## Exercise brief
Look below for the line with "export BUFFER_PORTS_ARGS = -buffer_cell". Extract that line and each one after it through the last, word for word.

## Entries supplied
BEGIN

===== config.mk =====
export PLATFORM = sky130hd
export DESIGN_NAME = core_inst_seq
export DESIGN_NICKNAME = d
export VERILOG_FILES = /design/src/rtl/core_inst_pkg.sv /design/src/rtl/core_inst_dly.sv /design/src/rtl/core_inst_seq.sv
export SDC_FILE = /design/constraint.sdc
export NUM_CORES = 1
export LEC_CHECK = 0
export BUFFER_PORTS_ARGS = -buffer_cell sky130_fd_sc_hd__buf_2
export CORE_UTILIZATION = 43
export CTS_BUF_LIST = sky130_fd_sc_hd__clkbuf_4
export CTS_CLUSTER_DIAMETER = 40
export DETAILED_ROUTE_END_ITERATION = 10
export PLACE_DENSITY = 0.63
export SYNTH_ARGS = -nofsm -noshare
export SYNTH_HDL_FRONTEND = slang
export SYNTH_SLANG_ARGS = --single-unit

===== constraint.sdc =====
create_clock -name clk -period 5.25 [get_ports clk]
set_input_delay 0.7875 -clock clk [delete_from_list [all_inputs] [get_ports clk]]
set_output_delay 0.7875 -clock clk [all_outputs]
set_load 0.02 [all_outputs]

END

## Answer space
export BUFFER_PORTS_ARGS = -buffer_cell sky130_fd_sc_hd__buf_2
export CORE_UTILIZATION = 43
export CTS_BUF_LIST = sky130_fd_sc_hd__clkbuf_4
export CTS_CLUSTER_DIAMETER = 40
export DETAILED_ROUTE_END_ITERATION = 10
export PLACE_DENSITY = 0.63
export SYNTH_ARGS = -nofsm -noshare
export SYNTH_HDL_FRONTEND = slang
export SYNTH_SLANG_ARGS = --single-unit

===== constraint.sdc =====
create_clock -name clk -period 5.25 [get_ports clk]
set_input_delay 0.7875 -clock clk [delete_from_list [all_inputs] [get_ports clk]]
set_output_delay 0.7875 -clock clk [all_outputs]
set_load 0.02 [all_outputs]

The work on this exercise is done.